Creating and maintaining a climate-smart forest economy is taxing whatever the location. When demand outstrips supply and the forest continues meeting this demand, degradation and. ultimately, deforestation can occur. The forest loses its ability to act as a climate solution and instead becomes an emitter

Maintaining a balance so that the demand for timber doesn’t outstrip what the forest can supply will be a constant challenge for Bhutan. But the country is committed to focusing on what wood its forests can sustainably provide for countrywide construction, rather than asking them to meet an insatiable demand for wood. There is no plan to create an export industry, this is about creating a self-sufficient, sustainable sovereign resource for Bhutan.

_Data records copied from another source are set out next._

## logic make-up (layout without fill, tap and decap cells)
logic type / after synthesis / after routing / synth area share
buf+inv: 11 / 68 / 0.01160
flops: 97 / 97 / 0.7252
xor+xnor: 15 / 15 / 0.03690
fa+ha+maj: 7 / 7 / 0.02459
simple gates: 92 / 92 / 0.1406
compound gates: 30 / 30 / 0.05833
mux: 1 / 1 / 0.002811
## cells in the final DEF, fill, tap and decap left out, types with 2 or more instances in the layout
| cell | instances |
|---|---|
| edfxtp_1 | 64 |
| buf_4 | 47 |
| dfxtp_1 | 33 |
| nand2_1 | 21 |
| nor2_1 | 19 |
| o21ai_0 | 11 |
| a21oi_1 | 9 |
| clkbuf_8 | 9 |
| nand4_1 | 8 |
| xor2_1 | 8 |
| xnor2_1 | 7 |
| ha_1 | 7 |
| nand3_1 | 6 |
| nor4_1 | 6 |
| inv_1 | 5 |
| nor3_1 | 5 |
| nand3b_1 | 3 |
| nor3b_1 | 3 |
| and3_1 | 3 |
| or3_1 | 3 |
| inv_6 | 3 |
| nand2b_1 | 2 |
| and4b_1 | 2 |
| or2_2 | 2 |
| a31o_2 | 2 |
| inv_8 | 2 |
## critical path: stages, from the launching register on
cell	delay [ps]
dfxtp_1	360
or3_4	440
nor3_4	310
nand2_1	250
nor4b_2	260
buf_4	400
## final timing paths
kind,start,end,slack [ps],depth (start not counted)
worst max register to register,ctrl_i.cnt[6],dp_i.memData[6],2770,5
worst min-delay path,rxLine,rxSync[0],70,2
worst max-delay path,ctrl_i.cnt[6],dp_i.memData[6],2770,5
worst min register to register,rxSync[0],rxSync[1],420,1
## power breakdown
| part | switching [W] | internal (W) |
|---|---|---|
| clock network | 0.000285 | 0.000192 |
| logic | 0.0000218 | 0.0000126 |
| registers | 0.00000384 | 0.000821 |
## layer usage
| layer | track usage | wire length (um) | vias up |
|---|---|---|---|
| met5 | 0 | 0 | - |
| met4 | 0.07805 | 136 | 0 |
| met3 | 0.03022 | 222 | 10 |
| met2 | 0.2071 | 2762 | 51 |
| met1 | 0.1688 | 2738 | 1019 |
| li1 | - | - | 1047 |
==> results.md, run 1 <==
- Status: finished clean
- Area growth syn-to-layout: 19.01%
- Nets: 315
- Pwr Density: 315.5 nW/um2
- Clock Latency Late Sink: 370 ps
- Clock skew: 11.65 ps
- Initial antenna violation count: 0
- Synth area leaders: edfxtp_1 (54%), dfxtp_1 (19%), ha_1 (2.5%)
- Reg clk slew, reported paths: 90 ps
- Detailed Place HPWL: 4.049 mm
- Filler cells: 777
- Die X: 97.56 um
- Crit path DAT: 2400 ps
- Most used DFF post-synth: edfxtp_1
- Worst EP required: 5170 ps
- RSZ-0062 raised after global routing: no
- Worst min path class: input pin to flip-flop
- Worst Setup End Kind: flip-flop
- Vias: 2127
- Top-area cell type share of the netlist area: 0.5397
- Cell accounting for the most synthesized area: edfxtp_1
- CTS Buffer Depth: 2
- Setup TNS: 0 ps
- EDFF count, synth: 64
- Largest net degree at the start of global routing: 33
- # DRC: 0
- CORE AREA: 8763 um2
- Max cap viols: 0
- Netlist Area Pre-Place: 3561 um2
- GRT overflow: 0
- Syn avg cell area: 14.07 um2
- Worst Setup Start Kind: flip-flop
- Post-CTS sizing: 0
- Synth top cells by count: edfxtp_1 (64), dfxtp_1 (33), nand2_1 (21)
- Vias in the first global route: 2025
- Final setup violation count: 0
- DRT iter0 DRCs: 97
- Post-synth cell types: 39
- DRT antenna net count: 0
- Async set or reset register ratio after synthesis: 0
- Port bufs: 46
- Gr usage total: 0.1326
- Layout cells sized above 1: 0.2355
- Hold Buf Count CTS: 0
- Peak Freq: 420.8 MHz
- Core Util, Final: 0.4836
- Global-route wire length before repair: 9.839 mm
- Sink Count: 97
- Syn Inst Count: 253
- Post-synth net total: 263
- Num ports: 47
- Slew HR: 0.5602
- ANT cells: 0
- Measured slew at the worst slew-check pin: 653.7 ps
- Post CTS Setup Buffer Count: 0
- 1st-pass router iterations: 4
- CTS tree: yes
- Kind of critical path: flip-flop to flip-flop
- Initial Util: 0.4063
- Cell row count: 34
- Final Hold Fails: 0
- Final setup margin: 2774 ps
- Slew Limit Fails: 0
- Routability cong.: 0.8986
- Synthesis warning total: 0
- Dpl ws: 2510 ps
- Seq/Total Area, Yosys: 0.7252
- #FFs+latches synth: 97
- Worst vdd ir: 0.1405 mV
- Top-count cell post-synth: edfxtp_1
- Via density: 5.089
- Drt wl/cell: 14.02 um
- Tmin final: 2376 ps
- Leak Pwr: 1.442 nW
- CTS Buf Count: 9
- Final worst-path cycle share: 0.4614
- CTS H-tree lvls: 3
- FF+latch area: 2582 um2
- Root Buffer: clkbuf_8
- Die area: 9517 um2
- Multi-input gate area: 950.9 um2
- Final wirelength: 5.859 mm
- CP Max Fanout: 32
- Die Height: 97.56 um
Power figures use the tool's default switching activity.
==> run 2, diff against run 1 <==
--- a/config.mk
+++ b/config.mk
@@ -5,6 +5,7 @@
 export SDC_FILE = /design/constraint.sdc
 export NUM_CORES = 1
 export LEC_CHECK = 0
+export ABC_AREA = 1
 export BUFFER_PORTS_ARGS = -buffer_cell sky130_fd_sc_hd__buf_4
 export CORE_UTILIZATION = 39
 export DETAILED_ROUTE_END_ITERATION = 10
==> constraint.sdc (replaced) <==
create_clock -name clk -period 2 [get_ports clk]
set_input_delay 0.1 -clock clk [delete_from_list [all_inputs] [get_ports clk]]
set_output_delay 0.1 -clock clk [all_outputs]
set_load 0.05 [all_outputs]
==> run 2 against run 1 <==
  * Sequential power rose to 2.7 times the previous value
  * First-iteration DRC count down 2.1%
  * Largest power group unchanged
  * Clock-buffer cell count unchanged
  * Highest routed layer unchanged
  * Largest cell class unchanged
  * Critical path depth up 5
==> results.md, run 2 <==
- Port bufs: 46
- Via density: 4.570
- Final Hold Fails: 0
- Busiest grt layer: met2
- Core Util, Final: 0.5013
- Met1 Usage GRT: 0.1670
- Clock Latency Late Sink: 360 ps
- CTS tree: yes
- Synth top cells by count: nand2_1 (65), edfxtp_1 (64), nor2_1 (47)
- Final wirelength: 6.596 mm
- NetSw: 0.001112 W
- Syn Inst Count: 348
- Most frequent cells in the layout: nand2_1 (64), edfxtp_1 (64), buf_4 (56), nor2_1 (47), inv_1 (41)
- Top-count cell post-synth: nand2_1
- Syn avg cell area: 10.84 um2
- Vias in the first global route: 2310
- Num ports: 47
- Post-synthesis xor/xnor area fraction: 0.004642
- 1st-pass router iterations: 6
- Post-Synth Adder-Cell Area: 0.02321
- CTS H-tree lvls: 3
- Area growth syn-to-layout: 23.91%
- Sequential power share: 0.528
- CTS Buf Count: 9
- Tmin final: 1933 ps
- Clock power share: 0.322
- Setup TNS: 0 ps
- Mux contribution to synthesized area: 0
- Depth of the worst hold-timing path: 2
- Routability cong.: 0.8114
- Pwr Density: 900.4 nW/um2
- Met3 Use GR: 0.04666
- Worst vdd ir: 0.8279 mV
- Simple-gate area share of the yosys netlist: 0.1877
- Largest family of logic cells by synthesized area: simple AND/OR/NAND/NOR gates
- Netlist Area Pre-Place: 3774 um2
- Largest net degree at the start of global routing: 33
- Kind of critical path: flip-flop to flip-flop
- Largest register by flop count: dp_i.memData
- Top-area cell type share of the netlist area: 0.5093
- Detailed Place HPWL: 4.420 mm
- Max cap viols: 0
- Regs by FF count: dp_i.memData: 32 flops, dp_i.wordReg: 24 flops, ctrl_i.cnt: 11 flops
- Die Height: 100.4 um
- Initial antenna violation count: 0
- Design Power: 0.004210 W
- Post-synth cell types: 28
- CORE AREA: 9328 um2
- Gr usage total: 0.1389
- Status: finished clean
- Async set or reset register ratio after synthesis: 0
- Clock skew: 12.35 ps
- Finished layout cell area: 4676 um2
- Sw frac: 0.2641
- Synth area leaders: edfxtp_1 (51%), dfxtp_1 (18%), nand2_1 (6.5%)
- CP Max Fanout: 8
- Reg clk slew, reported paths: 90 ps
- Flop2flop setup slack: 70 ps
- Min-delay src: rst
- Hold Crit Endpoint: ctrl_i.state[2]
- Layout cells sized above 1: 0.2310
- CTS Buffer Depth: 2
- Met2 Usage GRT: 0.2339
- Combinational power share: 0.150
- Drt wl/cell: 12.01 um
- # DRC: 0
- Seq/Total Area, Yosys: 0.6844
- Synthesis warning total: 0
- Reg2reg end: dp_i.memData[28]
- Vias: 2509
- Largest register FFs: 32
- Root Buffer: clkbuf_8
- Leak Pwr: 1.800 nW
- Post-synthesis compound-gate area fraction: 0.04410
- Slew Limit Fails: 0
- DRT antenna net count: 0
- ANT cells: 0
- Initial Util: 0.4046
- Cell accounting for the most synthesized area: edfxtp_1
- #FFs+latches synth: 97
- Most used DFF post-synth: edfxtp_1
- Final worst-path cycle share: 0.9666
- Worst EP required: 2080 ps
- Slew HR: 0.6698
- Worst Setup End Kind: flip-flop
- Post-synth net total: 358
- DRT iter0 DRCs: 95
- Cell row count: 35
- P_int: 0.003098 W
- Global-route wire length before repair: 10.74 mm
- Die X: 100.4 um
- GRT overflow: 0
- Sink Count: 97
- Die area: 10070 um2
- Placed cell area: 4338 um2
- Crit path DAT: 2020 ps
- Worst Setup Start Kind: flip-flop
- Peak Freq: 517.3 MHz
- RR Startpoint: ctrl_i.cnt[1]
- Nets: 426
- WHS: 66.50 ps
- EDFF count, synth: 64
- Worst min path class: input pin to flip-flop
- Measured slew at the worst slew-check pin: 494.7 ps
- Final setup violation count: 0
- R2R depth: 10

Bhutan’s pilot sustainable timber construction projects

Initially, three climate-smart breakthrough pilot projects will be built across Bhutan to serve as functional testbeds of sustainable timber construction solutions. “One of our pilot projects is for the main commercial street in Bhutan’s capital, Thimphu,” says Organschi. “This will be a mixed-use commercial building up to six storeys high that demonstrates the capacity to develop an alternative to the high-emission producing, reinforced concrete designs that are typically used to supply the urban demand for buildings in Bhutan. We hope this will demonstrate the capacity of Bhutanese forests to sustainably, or even regeneratively, supply a building boom in Bhutan’s cities.”

The second project is the retrofit and environmental upgrade of a former hotel. This will show that it’s just as important and possible to use timber construction to improve existing buildings, instead of tearing them down to build new ones. And the third scheme is an affordable housing project. Beyond that, a finite list of demonstration projects, including schools, bridges and industrial buildings, will help to build social license for the regenerative transformation of Bhutan’s construction sector.

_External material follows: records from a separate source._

**src/rtl/ea_pkg.sv**
```systemverilog
package ea_pkg;

  typedef enum logic [2:0] {
    EA_PCREL = 3'd0,
    EA_BASE  = 3'd1,
    EA_IND   = 3'd2,
    EA_LEA   = 3'd3,
    EA_BAD   = 3'd4
  } ea_mode_e;

  typedef enum logic {
    ST_IDLE = 1'b0,
    ST_WAIT = 1'b1
  } ea_state_e;

  // Opcode classification; opcodes absent here have no addressing mode.
  function automatic ea_mode_e ea_classify(input logic [3:0] op);
    ea_mode_e m;
    case (op)
      4'b0010, 4'b0011: m = EA_PCREL;
      4'b0110, 4'b0111: m = EA_BASE;
      4'b1010, 4'b1011: m = EA_IND;
      4'b1110:          m = EA_LEA;
      default:          m = EA_BAD;
    endcase
    return m;
  endfunction

endpackage

```
**src/rtl/ea_decode.sv**
```systemverilog
module ea_decode
  import ea_pkg::*;
(
  input  logic [3:0] opcode,
  output ea_mode_e   mode
);
  always_comb mode = ea_classify(opcode);
endmodule

```
**src/rtl/ea_offset_add.sv**
```systemverilog
module ea_offset_add #(
  parameter int W  = 16,
  parameter int OW = 9
) (
  input  logic [W-1:0]  base,
  input  logic [OW-1:0] ofs,
  output logic [W-1:0]  sum
);
  localparam int EXT_W = W - OW;

  function automatic logic [W-1:0] sext_add(input logic [W-1:0] b, input logic [OW-1:0] o);
    logic [W-1:0] ext;
    ext = {{EXT_W{o[OW-1]}}, o};
    return b + ext;
  endfunction

  always_comb sum = sext_add(base, ofs);
endmodule

```
**src/rtl/ea_ctrl.sv**
```systemverilog
module ea_ctrl
  import ea_pkg::*;
#(
  parameter int W   = 16,
  parameter int RIW = 3
) (
  input  logic           clk,
  input  logic           rst_n,
  input  logic           start,
  input  ea_mode_e       mode,
  input  logic [W-1:0]   pc_sum,
  input  logic [W-1:0]   base_sum,
  input  logic [RIW-1:0] dst_in,
  input  logic           mem_valid,
  input  logic [W-1:0]   mem_rdata,
  output logic           mem_req,
  output logic [W-1:0]   mem_addr,
  output logic           done,
  output logic [W-1:0]   result,
  output logic           is_value,
  output logic           unsupported,
  output logic [RIW-1:0] dst_idx
);
  ea_state_e    state;
  logic [W-1:0] ptr_q;
  logic         start_accept;
  logic         start_dropped;
  logic         ptr_return;

  assign start_accept  = start && (state == ST_IDLE);
  assign start_dropped = start && (state == ST_WAIT);
  assign ptr_return    = (state == ST_WAIT) && mem_valid;
  assign mem_req       = (state == ST_WAIT);
  assign mem_addr      = ptr_q;

  always_ff @(posedge clk or negedge rst_n) begin
    if (!rst_n) begin
      state       <= ST_IDLE;
      ptr_q       <= '0;
      done        <= 1'b0;
      result      <= '0;
      is_value    <= 1'b0;
      unsupported <= 1'b0;
      dst_idx     <= '0;
    end else begin
      done <= 1'b0;
      if (start_accept) begin
        dst_idx     <= dst_in;
        is_value    <= 1'b0;
        unsupported <= 1'b0;
        case (mode)
          EA_PCREL: begin result <= pc_sum;   done <= 1'b1; end
          EA_BASE:  begin result <= base_sum; done <= 1'b1; end
          EA_LEA:   begin result <= pc_sum;   done <= 1'b1; is_value <= 1'b1; end
          EA_IND:   begin ptr_q  <= pc_sum;   state <= ST_WAIT; end
          default:  begin result <= '0;       done <= 1'b1; unsupported <= 1'b1; end
        endcase
      end else if (ptr_return) begin
        result <= mem_rdata;
        done   <= 1'b1;
        state  <= ST_IDLE;
      end
    end
  end

  // reset clears the handshake outputs
  p_reset_quiet_r9: assert property (@(posedge clk) !rst_n |=> !done && !mem_req && result == '0);
  // request and address held until data returns
  p_req_hold_r4: assert property (@(posedge clk) disable iff (!rst_n)
    (mem_req && !mem_valid) |=> (mem_req && $stable(mem_addr)));
  // nothing completes while the pointer is outstanding
  p_wait_no_done_r7: assert property (@(posedge clk) disable iff (!rst_n)
    (mem_req && !mem_valid) |=> !done);
  // a dropped start leaves the pending register index alone
  p_drop_keeps_dst_r7: assert property (@(posedge clk) disable iff (!rst_n)
    start_dropped |=> $stable(dst_idx));
  // returned pointer completes as an address
  p_ptr_done_r4: assert property (@(posedge clk) disable iff (!rst_n)
    (mem_req && mem_valid) |=> (done && !is_value && !mem_req && result == $past(mem_rdata)));
  // unsupported completions carry no value or address
  p_unsup_clean_r5: assert property (@(posedge clk) disable iff (!rst_n)
    (done && unsupported) |-> (!is_value && result == '0));
endmodule

```
**src/rtl/ea_unit.sv**
```systemverilog
module ea_unit
  import ea_pkg::*;
#(
  parameter int DATA_W  = 16,
  parameter int PCOFS_W = 9,
  parameter int BOFS_W  = 6,
  parameter int RIDX_W  = 3
) (
  input  logic              clk,
  input  logic              rst_n,
  input  logic              start,
  input  logic [DATA_W-1:0] instr,
  input  logic [DATA_W-1:0] pc_inc,
  output logic [RIDX_W-1:0] reg_sel,
  input  logic [DATA_W-1:0] reg_data,
  output logic              mem_req,
  output logic [DATA_W-1:0] mem_addr,
  input  logic              mem_valid,
  input  logic [DATA_W-1:0] mem_rdata,
  output logic              done,
  output logic [DATA_W-1:0] result,
  output logic              is_value,
  output logic              unsupported,
  output logic [RIDX_W-1:0] dst_idx
);
  localparam int OP_LSB  = DATA_W - 4;
  localparam int DST_LSB = OP_LSB - RIDX_W;
  localparam int SEL_LSB = DST_LSB - RIDX_W;

  ea_mode_e          mode;
  logic [DATA_W-1:0] pc_sum;
  logic [DATA_W-1:0] base_sum;

  assign reg_sel = instr[SEL_LSB +: RIDX_W];

  ea_decode u_dec (
    .opcode (instr[DATA_W-1:OP_LSB]),
    .mode   (mode)
  );

  ea_offset_add #(.W(DATA_W), .OW(PCOFS_W)) u_pc_add (
    .base (pc_inc),
    .ofs  (instr[PCOFS_W-1:0]),
    .sum  (pc_sum)
  );

  ea_offset_add #(.W(DATA_W), .OW(BOFS_W)) u_base_add (
    .base (reg_data),
    .ofs  (instr[BOFS_W-1:0]),
    .sum  (base_sum)
  );

  ea_ctrl #(.W(DATA_W), .RIW(RIDX_W)) u_ctrl (
    .clk         (clk),
    .rst_n       (rst_n),
    .start       (start),
    .mode        (mode),
    .pc_sum      (pc_sum),
    .base_sum    (base_sum),
    .dst_in      (instr[DST_LSB +: RIDX_W]),
    .mem_valid   (mem_valid),
    .mem_rdata   (mem_rdata),
    .mem_req     (mem_req),
    .mem_addr    (mem_addr),
    .done        (done),
    .result      (result),
    .is_value    (is_value),
    .unsupported (unsupported),
    .dst_idx     (dst_idx)
  );

  // the value form never opens a memory request
  p_lea_no_req_r3: assert property (@(posedge clk) disable iff (!rst_n)
    (start && !mem_req && mode == EA_LEA) |=> !mem_req);
  // an unsupported opcode never opens a memory request
  p_bad_no_req_r5: assert property (@(posedge clk) disable iff (!rst_n)
    (start && !mem_req && mode == EA_BAD) |=> (!mem_req && done && unsupported));
  // direct forms complete in the following cycle
  p_one_cycle_r1: assert property (@(posedge clk) disable iff (!rst_n)
    (start && !mem_req && (mode == EA_PCREL || mode == EA_BASE)) |=> (done && !is_value));
endmodule

```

The design, build and occupy time frame for these projects is 30 months. Simultaneously, efforts are ongoing to build capacity in Bhutan’s timber supply chain from forests to factories for off-site manufacturing and prefabrication methods. The next stage of pilot projects will include schools, rural workforce housing and pedestrian infrastructure, such as bridges, bus shelters and benches.

Can other countries follow Bhutan’s lead?

Many other regional initiatives are already developing climate-smart forest programs designed to create climate-smart forest economies. It is hoped that this national approach will encourage other countries facing similar challenges to follow suit. Bauhaus Earth is already reporting interest from Bhutan’s neighbouring countries in the Himalayan region.

And, as part of its global commitment to unlocking the full climate potential of Earth’s forests and forest products, the CSFEP is running several other Breakthrough Initiatives around the world. In a very different climate and eco-system to Bhutan's, Scotland’s largest city, Glasgow, is running a Climate-Smart Forest Program to reshape and restructure operations in the region’s forestry, built environment, construction and manufacturing sectors – all working synergistically to ensure an optimal balance of carbon in each area.

As part of this, 18 million trees will be planted in the region over the next decade, increasing woodland cover from 17% to 20%. Assuming a 50:50 ratio broadleaved to conifer, 988,682 tCO2 will be sequestered and stored by 2045 as a result of this woodland expansion. Plus, more than 32,000 m3 of timber will be available to market once the trees reach harvestable age, potentially storing 1,362,000 tCO2 in the construction value chain.